Question 12 (Analyze)¶
An organization proposes deploying a multi-agent autonomous AI system for medical diagnosis support. Multiple specialized AI agents collaborate: an imaging agent (analyzes radiology scans), a lab agent (interprets lab results), and a clinical notes agent (summarizes patient history). A coordinator agent synthesizes their outputs and proposes a diagnosis. The proposed system has no human review step for routine cases. Analyze the safety quality attribute tradeoffs, identify ATAM risk findings, and recommend the minimum safety architecture requirements as quality attribute scenarios.
Answer
Safety tradeoff analysis: The system trades autonomy value (faster diagnosis, no physician bottleneck for routine cases, 24/7 availability) against safety (guaranteed accuracy, accountability, regulatory compliance, ability to catch AI errors before they reach patients). In medicine, errors can cause irreversible patient harm — this is the highest consequence category for autonomous system decisions. ATAM risk findings: (1) Compound non-determinism risk: each agent introduces individual non-determinism; the coordinator synthesizing three non-deterministic inputs creates multiplicative uncertainty. There is no established quality attribute scenario specification for the system's combined accuracy — a critical gap before deployment. (2) No human-in-the-loop risk: medical diagnosis is a regulated activity with legal accountability.
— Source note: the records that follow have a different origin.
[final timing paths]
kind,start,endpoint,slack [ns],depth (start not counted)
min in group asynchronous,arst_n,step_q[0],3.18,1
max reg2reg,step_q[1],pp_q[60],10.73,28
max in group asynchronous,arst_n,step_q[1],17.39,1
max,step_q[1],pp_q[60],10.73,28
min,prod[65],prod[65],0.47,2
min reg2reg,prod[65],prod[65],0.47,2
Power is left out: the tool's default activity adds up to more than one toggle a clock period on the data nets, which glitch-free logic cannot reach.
### config.mk
export PLATFORM = sky130hd
export DESIGN_NAME = dns_name_label_encoder
export DESIGN_NICKNAME = d
export VERILOG_FILES = /design/src/rtl/core/dnle_pkg.sv /design/src/rtl/core/dnle_label_buf.sv /design/src/rtl/core/dnle_seq.sv /design/src/rtl/core/dns_name_label_encoder.sv
export SDC_FILE = /design/constraint.sdc
export NUM_CORES = 1
export LEC_CHECK = 0
export BUFFER_PORTS_ARGS = -buffer_cell sky130_fd_sc_hd__buf_2
export CAP_MARGIN = 30
export CELL_PAD_IN_SITES_DETAIL_PLACEMENT = 1
export CELL_PAD_IN_SITES_GLOBAL_PLACEMENT = 1
export CORE_MARGIN = 3
export CORE_UTILIZATION = 55
export CTS_CLUSTER_SIZE = 30
export DETAILED_ROUTE_END_ITERATION = 8
export HOLD_SLACK_MARGIN = 0.03
export PLACE_DENSITY = 0.88
export SLEW_MARGIN = 10
export SYNTH_ARGS = -nofsm -noshare
export SYNTH_HDL_FRONTEND = slang
export SYNTH_SLANG_ARGS = --single-unit
### constraint.sdc
create_clock -name i_clk -period 7.99 [get_ports i_clk]
set_input_delay 0 -clock i_clk [delete_from_list [all_inputs] [get_ports i_clk]]
set_output_delay 0 -clock i_clk [all_outputs]
set_load 0.02 [all_outputs]
### src/rtl/core/dnle_pkg.sv
// ----------------------------------------------------------------------------
// dnle_pkg: shared constants and types for the DNS name label encoder
// Default sizes, command codes and the label buffer write bundle.
// ----------------------------------------------------------------------------
package dnle_pkg;

    localparam int LABEL_MAX_DEF = 62;
    localparam int NAME_MAX_DEF  = 255;

    localparam logic       CMD_CHAR = 1'b0;
    localparam logic       CMD_END  = 1'b1;
    localparam logic [7:0] DOT_CHAR = 8'h2E;

    typedef struct packed {
        logic       en;
        logic [7:0] data;
    } t_wr_ctl;

endpackage

### src/rtl/core/dnle_label_buf.sv
// ----------------------------------------------------------------------------
// dnle_label_buf: label character buffer
// One write port, one registered read port.
// ----------------------------------------------------------------------------
module dnle_label_buf #(
    parameter int DEPTH = dnle_pkg::LABEL_MAX_DEF,
    parameter int AW    = 6
) (
    input  logic              i_clk,
    input  dnle_pkg::t_wr_ctl i_wr,
    input  logic [AW-1:0]     i_wr_addr,
    input  logic [AW-1:0]     i_rd_addr,
    output logic [7:0]        o_rd_data
);
    import dnle_pkg::*;

    logic [7:0] r_mem [DEPTH];
    logic [7:0] r_rd_data;

    always_ff @(posedge i_clk) begin
        if (i_wr.en) begin
            r_mem[i_wr_addr] <= i_wr.data;
        end
    end

    always_ff @(posedge i_clk) begin
        r_rd_data <= r_mem[i_rd_addr];
    end

    assign o_rd_data = r_rd_data;

endmodule

### src/rtl/core/dnle_seq.sv
// ----------------------------------------------------------------------------
// dnle_seq: label sequencer
// Buffers characters, then drains a label one byte per cycle, when not stalled,
// through the output register; one saturating adder keeps the running name length.
// ----------------------------------------------------------------------------
module dnle_seq #(
    parameter int LABEL_MAX = dnle_pkg::LABEL_MAX_DEF,
    parameter int NAME_MAX  = dnle_pkg::NAME_MAX_DEF,
    parameter int CW        = 6,
    parameter int AW        = 6
) (
    input  logic              i_clk,
    input  logic              i_rst_n,
    input  logic              i_in_valid,
    output logic              o_in_stall,
    input  logic              i_command,
    input  logic [7:0]        i_char_code,
    output logic              o_out_valid,
    input  logic              i_out_stall,
    output logic [7:0]        o_out_byte,
    output logic              o_name_done,
    output logic [7:0]        o_encoded_length,
    output logic              o_error,
    output dnle_pkg::t_wr_ctl o_wr,
    output logic [AW-1:0]     o_wr_addr,
    output logic [AW-1:0]     o_rd_addr,
    input  logic [7:0]        i_rd_data
);
    import dnle_pkg::*;

    localparam int TW = $clog2(NAME_MAX + 2);

    localparam logic [1:0] S_IDLE = 2'd0;
    localparam logic [1:0] S_LEN  = 2'd1;
    localparam logic [1:0] S_CHAR = 2'd2;
    localparam logic [1:0] S_ZERO = 2'd3;

    logic [1:0]    r_state, n_state;
    logic [CW-1:0] r_lcnt, n_lcnt;
    logic [CW-1:0] r_n, n_n;
    logic [CW-1:0] r_idx, n_idx;
    logic          r_is_end, n_is_end;
    logic [TW-1:0] r_total, n_total;
    logic          r_ovf, n_ovf;

    logic          r_out_valid, n_out_valid;
    logic [7:0]    r_out_byte, n_out_byte;
    logic          r_out_done, n_out_done;
    logic [7:0]    r_out_len, n_out_len;
    logic          r_out_err, n_out_err;

    logic          slot;
    logic          accept;
    logic          is_flush;
    logic [TW:0]   addend;
    logic [TW:0]   sum;
    logic [TW-1:0] sat_total;
    logic          over_name;

    assign slot     = !r_out_valid || !i_out_stall;
    assign accept   = i_in_valid && (r_state == S_IDLE);
    assign is_flush = (i_command == CMD_END) || (i_char_code == DOT_CHAR);

    // shared saturating adder: label length plus its length byte, or the terminator
    always_comb begin
        addend = (r_state == S_LEN) ? ((TW+1)'(r_n) + (TW+1)'(1)) : (TW+1)'(1);
        sum    = {1'b0, r_total} + addend;
        if (sum > (TW+1)'(NAME_MAX + 1)) begin
            sat_total = TW'(NAME_MAX + 1);
        end else begin
            sat_total = sum[TW-1:0];
        end
        over_name = (sat_total > TW'(NAME_MAX));
    end

    always_comb begin
        n_state     = r_state;
        n_lcnt      = r_lcnt;
        n_n         = r_n;
        n_idx       = r_idx;
        n_is_end    = r_is_end;
        n_total     = r_total;
        n_ovf       = r_ovf;
        n_out_valid = r_out_valid;
        n_out_byte  = r_out_byte;
        n_out_done  = r_out_done;
        n_out_len   = r_out_len;
        n_out_err   = r_out_err;
        o_wr.en     = 1'b0;
        o_wr.data   = i_char_code;

        if (slot) begin
            n_out_valid = 1'b0;
        end

        unique case (r_state)
            S_IDLE: begin
                if (accept) begin
                    if (is_flush) begin
                        n_n      = r_lcnt;
                        n_lcnt   = '0;
                        n_idx    = '0;
                        n_is_end = (i_command == CMD_END);
                        n_state  = S_LEN;
                    end else if (r_lcnt < CW'(LABEL_MAX)) begin
                        o_wr.en = 1'b1;
                        n_lcnt  = r_lcnt + CW'(1);
                    end else begin
                        n_ovf = 1'b1;
                    end
                end
            end
            S_LEN: begin
                if (slot) begin
                    n_out_valid = 1'b1;
                    n_out_byte  = 8'(r_n);
                    n_out_done  = 1'b0;
                    n_out_len   = '0;
                    n_out_err   = 1'b0;
                    n_total     = sat_total;
                    if (r_n != '0) begin
                        n_state = S_CHAR;
                    end else if (r_is_end) begin
                        n_state = S_ZERO;
                    end else begin
                        n_state = S_IDLE;
                    end
                end
            end
            S_CHAR: begin
                if (slot) begin
                    n_out_valid = 1'b1;
                    n_out_byte  = i_rd_data;
                    n_out_done  = 1'b0;
                    n_out_len   = '0;
                    n_out_err   = 1'b0;
                    n_idx       = r_idx + CW'(1);
                    if (n_idx == r_n) begin
                        n_state = r_is_end ? S_ZERO : S_IDLE;
                    end
                end
            end
            S_ZERO: begin
                if (slot) begin
                    n_out_valid = 1'b1;
                    n_out_byte  = '0;
                    n_out_done  = 1'b1;
                    n_out_len   = over_name ? 8'(NAME_MAX) : 8'(sat_total);
                    n_out_err   = r_ovf || over_name;
                    n_total     = '0;
                    n_ovf       = 1'b0;
                    n_state     = S_IDLE;
                end
            end
            default: begin
                n_state = S_IDLE;
            end
        endcase
    end

    always_ff @(posedge i_clk) begin
        if (!i_rst_n) begin
            r_state     <= S_IDLE;
            r_lcnt      <= '0;
            r_n         <= '0;
            r_idx       <= '0;
            r_is_end    <= 1'b0;
            r_total     <= '0;
            r_ovf       <= 1'b0;
            r_out_valid <= 1'b0;
        end else begin
            r_state     <= n_state;
            r_lcnt      <= n_lcnt;
            r_n         <= n_n;
            r_idx       <= n_idx;
            r_is_end    <= n_is_end;
            r_total     <= n_total;
            r_ovf       <= n_ovf;
            r_out_valid <= n_out_valid;
        end
    end

    always_ff @(posedge i_clk) begin
        r_out_byte <= n_out_byte;
        r_out_done <= n_out_done;
        r_out_len  <= n_out_len;
        r_out_err  <= n_out_err;
    end

    // read address runs one step ahead so the registered data lines up with r_idx
    assign o_rd_addr        = n_idx[AW-1:0];
    assign o_wr_addr        = r_lcnt[AW-1:0];
    assign o_in_stall       = (r_state != S_IDLE);
    assign o_out_valid      = r_out_valid;
    assign o_out_byte       = r_out_byte;
    assign o_name_done      = r_out_done;
    assign o_encoded_length = r_out_len;
    assign o_error          = r_out_err;

endmodule

### src/rtl/core/dns_name_label_encoder.sv
// ----------------------------------------------------------------------------
// dns_name_label_encoder: dotted name to DNS wire form
// Buffers one label, then writes its length byte and characters; end of
// name adds the zero byte with total length and error flag.
// ----------------------------------------------------------------------------
//  channel | handshake                 | payload
//  input   | i_in_valid / o_in_stall   | i_command, i_char_code
//  output  | o_out_valid / i_out_stall | o_out_byte, o_name_done,
//          |                           | o_encoded_length, o_error
//
//  a character item is taken without raising o_in_stall and produces nothing
//  a dot with n buffered characters sends its length byte and the n characters;
//  an end of name adds the zero byte; the sequencer writes one byte per cycle to the
//  output register when not stalled; o_in_stall stays high until the label drains
//  synchronous active-low reset clears the label count, name length and overflow flag
// ----------------------------------------------------------------------------
module dns_name_label_encoder #(
    parameter int LABEL_MAX = dnle_pkg::LABEL_MAX_DEF,
    parameter int NAME_MAX  = dnle_pkg::NAME_MAX_DEF
) (
    input  logic       i_clk,
    input  logic       i_rst_n,
    input  logic       i_in_valid,
    output logic       o_in_stall,
    input  logic       i_command,
    input  logic [7:0] i_char_code,
    output logic       o_out_valid,
    input  logic       i_out_stall,
    output logic [7:0] o_out_byte,
    output logic       o_name_done,
    output logic [7:0] o_encoded_length,
    output logic       o_error
);
    import dnle_pkg::*;

    localparam int CW = $clog2(LABEL_MAX + 1);
    localparam int AW = (LABEL_MAX > 1) ? $clog2(LABEL_MAX) : 1;

    t_wr_ctl       wr;
    logic [AW-1:0] wr_addr;
    logic [AW-1:0] rd_addr;
    logic [7:0]    rd_data;

    dnle_label_buf #(
        .DEPTH (LABEL_MAX),
        .AW    (AW)
    ) u_buf (
        .i_clk     (i_clk),
        .i_wr      (wr),
        .i_wr_addr (wr_addr),
        .i_rd_addr (rd_addr),
        .o_rd_data (rd_data)
    );

    dnle_seq #(
        .LABEL_MAX (LABEL_MAX),
        .NAME_MAX  (NAME_MAX),
        .CW        (CW),
        .AW        (AW)
    ) u_seq (
        .i_clk            (i_clk),
        .i_rst_n          (i_rst_n),
        .i_in_valid       (i_in_valid),
        .o_in_stall       (o_in_stall),
        .i_command        (i_command),
        .i_char_code      (i_char_code),
        .o_out_valid      (o_out_valid),
        .i_out_stall      (i_out_stall),
        .o_out_byte       (o_out_byte),
        .o_name_done      (o_name_done),
        .o_encoded_length (o_encoded_length),
        .o_error          (o_error),
        .o_wr             (wr),
        .o_wr_addr        (wr_addr),
        .o_rd_addr        (rd_addr),
        .i_rd_data        (rd_data)
    );

endmodule
<file path="src/hw/rtl/fpba_pkg.sv">
// Shared types, sizes and codes for the fit-policy block allocator.
`timescale 1ns / 1ps
`default_nettype none
package fpba_pkg;

	localparam int NUM_BLOCKS = 16;
	localparam int SIZE_BITS  = 16;

	// fixed field widths
	localparam int IDXF_W = 4;
	localparam int AMT_W  = 16;
	localparam int CNT_W  = 5;
	localparam int MODE_W = 2;

	localparam int IDX_W  = (NUM_BLOCKS > 1) ? $clog2(NUM_BLOCKS) : 1;
	localparam int WIDE_W = (SIZE_BITS > AMT_W) ? SIZE_BITS : AMT_W;
	localparam int CMP_W  = (IDX_W + 1 > CNT_W) ?
		((IDX_W + 1 > IDXF_W) ? IDX_W + 1 : IDXF_W) :
		((CNT_W > IDXF_W) ? CNT_W : IDXF_W);

	// APB register map
	localparam int PADDR_W = 3;
	localparam int PDATA_W = 32;
	localparam logic REG_FIT_MODE    = 1'b0;
	localparam logic REG_BLOCK_COUNT = 1'b1;

	localparam logic [MODE_W-1:0] MODE_FIRST = 2'd0;
	localparam logic [MODE_W-1:0] MODE_BEST  = 2'd1;
	localparam logic [MODE_W-1:0] MODE_WORST = 2'd2;

	localparam logic [MODE_W-1:0] FIT_MODE_RST    = MODE_FIRST;
	localparam logic [CNT_W-1:0]  BLOCK_COUNT_RST = 5'd16;

	typedef enum logic [1:0] {
		ST_IDLE,
		ST_SCAN,
		ST_WRITE
	} state_t;

	// broadcast to every cell
	typedef struct packed {
		logic [MODE_W-1:0]    mode;
		logic [WIDE_W-1:0]    amount;
		logic [CNT_W-1:0]     count;
		logic                 wr_en;
		logic [IDX_W-1:0]     wr_idx;
		logic [SIZE_BITS-1:0] wr_data;
	} cell_ctl_t;

	// best candidate handed down the chain
	typedef struct packed {
		logic                 found;
		logic [IDX_W-1:0]     idx;
		logic [SIZE_BITS-1:0] cap;
	} cand_t;

endpackage
`default_nettype wire

</file>
<file path="src/hw/rtl/fpba_cell.sv">
// One table cell: holds one block's capacity and refines the running candidate.
`timescale 1ns / 1ps
`default_nettype none
module fpba_cell (
	input  wire logic                          clk,
	input  wire logic                          arst_n,
	input  wire logic [fpba_pkg::IDX_W-1:0]    my_idx,
	input  wire fpba_pkg::cell_ctl_t           ctl,
	input  wire fpba_pkg::cand_t               cand_in,
	output fpba_pkg::cand_t                    cand_out
);

	logic [fpba_pkg::SIZE_BITS-1:0] cap_q;
	logic                           cand_found_q;
	logic [fpba_pkg::IDX_W-1:0]     cand_idx_q;
	logic [fpba_pkg::SIZE_BITS-1:0] cand_cap_q;
	logic                           in_use;
	logic                           fits;
	logic                           take;

	always_comb begin
		in_use = fpba_pkg::CMP_W'(my_idx) < fpba_pkg::CMP_W'(ctl.count);
		fits   = in_use && (fpba_pkg::WIDE_W'(cap_q) >= ctl.amount);
		if (!cand_in.found) begin
			take = fits;
		end else if (ctl.mode == fpba_pkg::MODE_BEST) begin
			take = fits && (cap_q < cand_in.cap);
		end else if (ctl.mode == fpba_pkg::MODE_WORST) begin
			take = fits && (cap_q > cand_in.cap);
		end else begin
			take = 1'b0;
		end
	end

	always_ff @(posedge clk or negedge arst_n) begin
		if (!arst_n) begin
			cap_q <= '0;
		end else if (ctl.wr_en && (ctl.wr_idx == my_idx)) begin
			cap_q <= ctl.wr_data;
		end
	end

	always_ff @(posedge clk or negedge arst_n) begin
		if (!arst_n) begin
			cand_found_q <= 1'b0;
		end else begin
			cand_found_q <= cand_in.found | take;
		end
	end

	always_ff @(posedge clk) begin
		if (take) begin
			cand_idx_q <= my_idx;
			cand_cap_q <= cap_q;
		end else begin
			cand_idx_q <= cand_in.idx;
			cand_cap_q <= cand_in.cap;
		end
	end

	assign cand_out = {cand_found_q, cand_idx_q, cand_cap_q};

endmodule
`default_nettype wire

</file>
<file path="src/hw/rtl/fpba_cfg.sv">
// APB register file: placement policy and number of blocks in use.
`timescale 1ns / 1ps
`default_nettype none
module fpba_cfg (
	input  wire logic                              clk,
	input  wire logic                              arst_n,
	input  wire logic                              psel,
	input  wire logic                              penable,
	input  wire logic                              pwrite,
	input  wire logic [fpba_pkg::PADDR_W-1:0]      paddr,
	input  wire logic [fpba_pkg::PDATA_W-1:0]      pwdata,
	output logic [fpba_pkg::PDATA_W-1:0]           prdata,
	output logic                                   pready,
	output logic [fpba_pkg::MODE_W-1:0]            fit_mode,
	output logic [fpba_pkg::CNT_W-1:0]             block_count
);

	logic [fpba_pkg::MODE_W-1:0] fit_mode_q;
	logic [fpba_pkg::CNT_W-1:0]  block_count_q;
	logic                        wr;
	logic                        reg_sel;

	assign pready  = 1'b1;
	assign reg_sel = paddr[fpba_pkg::PADDR_W-1];
	assign wr      = psel && penable && pwrite;

	always_ff @(posedge clk or negedge arst_n) begin
		if (!arst_n) begin
			fit_mode_q    <= fpba_pkg::FIT_MODE_RST;
			block_count_q <= fpba_pkg::BLOCK_COUNT_RST;
		end else if (wr) begin
			unique case (reg_sel)
				fpba_pkg::REG_FIT_MODE: begin
					fit_mode_q <= pwdata[fpba_pkg::MODE_W-1:0];
				end
				fpba_pkg::REG_BLOCK_COUNT: begin
					block_count_q <= pwdata[fpba_pkg::CNT_W-1:0];
				end
				default: begin
				end
			endcase
		end
	end

	always_comb begin
		unique case (reg_sel)
			fpba_pkg::REG_FIT_MODE:    prdata = fpba_pkg::PDATA_W'(fit_mode_q);
			fpba_pkg::REG_BLOCK_COUNT: prdata = fpba_pkg::PDATA_W'(block_count_q);
			default:                   prdata = '0;
		endcase
	end

	assign fit_mode    = fit_mode_q;
	assign block_count = block_count_q;

endmodule
`default_nettype wire

</file>
<file path="src/hw/rtl/fit_policy_block_allocator_core.sv">
// Top level: capacity table as a chain of cells, request sequencer, result register.
`timescale 1ns / 1ps
`default_nettype none
// Channel   Direction  Handshake            Word
// in        into core  in_valid / in_stall  action, block_index, amount
// out       from core  out_valid / out_stall granted, chosen_block, left_over
// cfg       into core  APB psel/penable     fit_mode @0x0, block_count @0x4
//
// A load word writes its cell at the accept edge.
// A request runs through the accept cycle, then the candidate walks the
// NUM_BLOCKS-cell chain one cell per cycle, then the charge cycle charges the
// block and loads the result into the output register.
// in_stall is high while a request is in flight; a finished result sits in
// the output register, so the next word is taken while it waits.
// The final charge cycle holds while the output register is full and stalled.
// Reset clears every capacity, fit_mode to first fit, block_count to 16.
module fit_policy_block_allocator_core (
	input  wire logic                              clk,
	input  wire logic                              arst_n,
	// input words
	input  wire logic                              in_valid,
	output logic                                   in_stall,
	input  wire logic                              action,
	input  wire logic [fpba_pkg::IDXF_W-1:0]       block_index,
	input  wire logic [fpba_pkg::AMT_W-1:0]        amount,
	// result words
	output logic                                   out_valid,
	input  wire logic                              out_stall,
	output logic                                   granted,
	output logic [fpba_pkg::IDXF_W-1:0]            chosen_block,
	output logic [fpba_pkg::AMT_W-1:0]             left_over,
	// configuration
	input  wire logic                              psel,
	input  wire logic                              penable,
	input  wire logic                              pwrite,
	input  wire logic [fpba_pkg::PADDR_W-1:0]      paddr,
	input  wire logic [fpba_pkg::PDATA_W-1:0]      pwdata,
	output logic [fpba_pkg::PDATA_W-1:0]           prdata,
	output logic                                   pready
);

	fpba_pkg::state_t               state_q, state_d;
	logic [fpba_pkg::IDX_W-1:0]     scan_cnt_q, scan_cnt_d;
	logic [fpba_pkg::WIDE_W-1:0]    amount_q;
	logic [fpba_pkg::MODE_W-1:0]    fit_mode;
	logic [fpba_pkg::CNT_W-1:0]     block_count;

	logic                           out_valid_q;
	logic                           granted_q;
	logic [fpba_pkg::IDXF_W-1:0]    chosen_q;
	logic [fpba_pkg::AMT_W-1:0]     left_q;

	logic                           in_acc;
	logic                           load_acc;
	logic                           req_acc;
	logic                           load_in_range;
	logic                           out_free;
	logic                           finish;
	logic [fpba_pkg::SIZE_BITS-1:0] new_cap;

	fpba_pkg::cell_ctl_t            ctl;
	fpba_pkg::cand_t                chain [fpba_pkg::NUM_BLOCKS+1];
	fpba_pkg::cand_t                result;

	fpba_cfg u_cfg (
		.clk         (clk),
		.arst_n      (arst_n),
		.psel        (psel),
		.penable     (penable),
		.pwrite      (pwrite),
		.paddr       (paddr),
		.pwdata      (pwdata),
		.prdata      (prdata),
		.pready      (pready),
		.fit_mode    (fit_mode),
		.block_count (block_count)
	);

	// handshake
	assign in_stall = (state_q != fpba_pkg::ST_IDLE);
	assign in_acc   = in_valid && !in_stall;
	assign load_acc = in_acc && !action;
	assign req_acc  = in_acc && action;
	assign load_in_range = fpba_pkg::CMP_W'(block_index) <
		fpba_pkg::CMP_W'(fpba_pkg::NUM_BLOCKS);
	assign out_free = !out_valid_q || !out_stall;

	// search chain: an empty candidate enters at cell zero every cycle
	assign chain[0] = '0;
	assign result   = chain[fpba_pkg::NUM_BLOCKS];
	assign new_cap  = fpba_pkg::SIZE_BITS'(fpba_pkg::WIDE_W'(result.cap) - amount_q);

	for (genvar k = 0; k < fpba_pkg::NUM_BLOCKS; k++) begin : g_cell
		fpba_cell u_cell (
			.clk      (clk),
			.arst_n   (arst_n),
			.my_idx   (fpba_pkg::IDX_W'(k)),
			.ctl      (ctl),
			.cand_in  (chain[k]),
			.cand_out (chain[k+1])
		);
	end

	// sequencer
	always_comb begin
		state_d    = state_q;
		scan_cnt_d = scan_cnt_q;
		finish     = 1'b0;
		unique case (state_q)
			fpba_pkg::ST_IDLE: begin
				if (req_acc) begin
					state_d    = fpba_pkg::ST_SCAN;
					scan_cnt_d = '0;
				end
			end
			fpba_pkg::ST_SCAN: begin
				if (scan_cnt_q == fpba_pkg::IDX_W'(fpba_pkg::NUM_BLOCKS - 1)) begin
					state_d = fpba_pkg::ST_WRITE;
				end else begin
					scan_cnt_d = scan_cnt_q + 1'b1;
				end
			end
			fpba_pkg::ST_WRITE: begin
				if (out_free) begin
					finish  = 1'b1;
					state_d = fpba_pkg::ST_IDLE;
				end
			end
			default: begin
				state_d = fpba_pkg::ST_IDLE;
			end
		endcase
	end

	// cell broadcast: loads write straight from the port, grants charge the winner
	always_comb begin
		ctl.mode   = fit_mode;
		ctl.amount = amount_q;
		ctl.count  = block_count;
		if (finish) begin
			ctl.wr_en   = result.found;
			ctl.wr_idx  = result.idx;
			ctl.wr_data = new_cap;
		end else begin
			ctl.wr_en   = load_acc && load_in_range;
			ctl.wr_idx  = fpba_pkg::IDX_W'(block_index);
			ctl.wr_data = fpba_pkg::SIZE_BITS'(amount);
		end
	end

	always_ff @(posedge clk or negedge arst_n) begin
		if (!arst_n) begin
			state_q    <= fpba_pkg::ST_IDLE;
			scan_cnt_q <= '0;
		end else begin
			state_q    <= state_d;
			scan_cnt_q <= scan_cnt_d;
		end
	end

	always_ff @(posedge clk) begin
		if (req_acc) begin
			amount_q <= fpba_pkg::WIDE_W'(amount);
		end
	end

	// result register
	always_ff @(posedge clk or negedge arst_n) begin
		if (!arst_n) begin
			out_valid_q <= 1'b0;
		end else if (finish) begin
			out_valid_q <= 1'b1;
		end else if (!out_stall) begin
			out_valid_q <= 1'b0;
		end
	end

	always_ff @(posedge clk) begin
		if (finish) begin
			granted_q <= result.found;
			if (result.found) begin
				chosen_q <= fpba_pkg::IDXF_W'(result.idx);
				left_q   <= fpba_pkg::AMT_W'(new_cap);
			end else begin
				chosen_q <= '0;
				left_q   <= '0;
			end
		end
	end

	assign out_valid    = out_valid_q;
	assign granted      = granted_q;
	assign chosen_block = chosen_q;
	assign left_over    = left_q;

	// a refused request reports zeros
	a_nogrant_zero: assert property (@(posedge clk) disable iff (!arst_n)
		out_valid && !granted |-> chosen_block == '0 && left_over == '0)
		else $error("not-granted result carries nonzero fields");

	// an accepted request always starts a scan
	a_req_scan: assert property (@(posedge clk) disable iff (!arst_n)
		req_acc |=> state_q == fpba_pkg::ST_SCAN && scan_cnt_q == '0)
		else $error("request did not start a scan");

	// a new result only comes out of the charge cycle
	a_out_from_write: assert property (@(posedge clk) disable iff (!arst_n)
		$rose(out_valid_q) |-> $past(state_q == fpba_pkg::ST_WRITE))
		else $error("result appeared outside the charge cycle");

	// the scan counter never runs past the last cell
	a_scan_bound: assert property (@(posedge clk) disable iff (!arst_n)
		state_q == fpba_pkg::ST_SCAN |->
		fpba_pkg::CMP_W'(scan_cnt_q) < fpba_pkg::CMP_W'(fpba_pkg::NUM_BLOCKS))
		else $error("scan counter out of range");

endmodule
`default_nettype wire
</file>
An autonomous diagnosis system without human oversight may violate medical practice laws in most jurisdictions, and creates liability exposure that is an architectural, not just operational, risk. (3) Multi-agent prompt injection risk: agent-to-agent communication creates a new attack surface — a malicious actor who can inject content into radiology scan metadata, lab result comments, or clinical note fields can potentially craft inputs that cause one agent to produce misleading outputs that cascade through the coordinator. (4) Unexplained decisions risk: if any patient or regulator requests an explanation for a diagnosis recommendation, the multi-agent system may not be able to provide a traceable, explainable reasoning chain — creating ATAM risk for explainability compliance scenarios. Minimum safety architecture scenarios: (A) "All diagnosis recommendations by the AI system shall require review and confirmation by a licensed physician before being communicated to patients or entered into the medical record." (B) "All agent-to-agent communications and the coordinator's synthesis reasoning shall be logged in full, with the complete chain queryable within 5 minutes of request." (C) "The system shall refuse to produce a diagnosis recommendation with confidence below 85% on any individual agent, and shall escalate all such cases to a physician for review, with escalation completing within 15 minutes." (D) "An authorized physician or administrator shall be able to halt all AI diagnosis activities within 60 seconds via authenticated emergency stop; the halt persists until cleared by the Chief Medical Officer."